Armando Fuentes Aguirre

Cuando me dicen que soy líder de opinión —influencer es el término de moda— un repeluzno me baja por la espina desde las vértebras cervicales hasta las coccígeas, si tal es su nombre en el Testut o la Anatomía de Gray.
Sucede que, como dijo el poeta jerezano, “Yo sólo soy un hombre débil, un espontáneo / que nunca tomó en serio los sesos de su cráneo”. Escribo por la misma razón por la que respiro, por necesidad vital, pero lo hago sin pretensión alguna. Claro, procuro hacer bien mi tarea. Si no escribo para la posteridad tampoco quiero hacerlo para la parte posterior. No soy un artista, sino un artesano cuyo único mérito es escribir cuatro artículos diarios, los 365 días del año, con una sola excepción: cuando es año bisiesto —como éste—, porque entonces son 366. Y eso lo he hecho desde hace más de medio siglo, sin haber fallado un solo día.

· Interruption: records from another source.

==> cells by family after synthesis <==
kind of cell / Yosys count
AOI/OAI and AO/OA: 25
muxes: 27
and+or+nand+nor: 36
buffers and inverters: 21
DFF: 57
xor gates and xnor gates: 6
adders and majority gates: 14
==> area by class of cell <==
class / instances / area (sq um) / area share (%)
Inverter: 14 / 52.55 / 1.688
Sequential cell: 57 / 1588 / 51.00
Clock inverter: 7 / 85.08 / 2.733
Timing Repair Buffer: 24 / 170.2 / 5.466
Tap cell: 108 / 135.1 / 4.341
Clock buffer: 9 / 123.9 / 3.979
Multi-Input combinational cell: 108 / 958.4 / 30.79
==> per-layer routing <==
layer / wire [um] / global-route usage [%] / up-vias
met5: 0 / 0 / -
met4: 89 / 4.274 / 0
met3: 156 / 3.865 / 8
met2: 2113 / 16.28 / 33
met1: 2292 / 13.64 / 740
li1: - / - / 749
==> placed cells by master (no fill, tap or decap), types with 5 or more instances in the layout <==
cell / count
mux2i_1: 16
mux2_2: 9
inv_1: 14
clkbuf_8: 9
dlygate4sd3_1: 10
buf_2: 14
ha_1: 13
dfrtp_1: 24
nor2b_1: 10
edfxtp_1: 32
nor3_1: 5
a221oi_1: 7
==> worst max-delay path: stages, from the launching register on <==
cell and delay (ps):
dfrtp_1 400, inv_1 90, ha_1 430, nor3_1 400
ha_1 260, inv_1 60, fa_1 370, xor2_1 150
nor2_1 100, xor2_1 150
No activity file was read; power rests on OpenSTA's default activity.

Doy gracias al Misterio —unos le llaman Vida; otros le dicen Dios— que en sus manos tiene a todas las criaturas.
Digo todo eso para dar también las gracias a los numerosos lectores que me dieron a conocer el nombre del poema cuyos primeros versos puse aquí recientemente, y de su autor. Se llama “Calicot”, y es de Gutiérrez Nájera. Lo compruebo una vez más: quienes me leen saben mucho más que yo.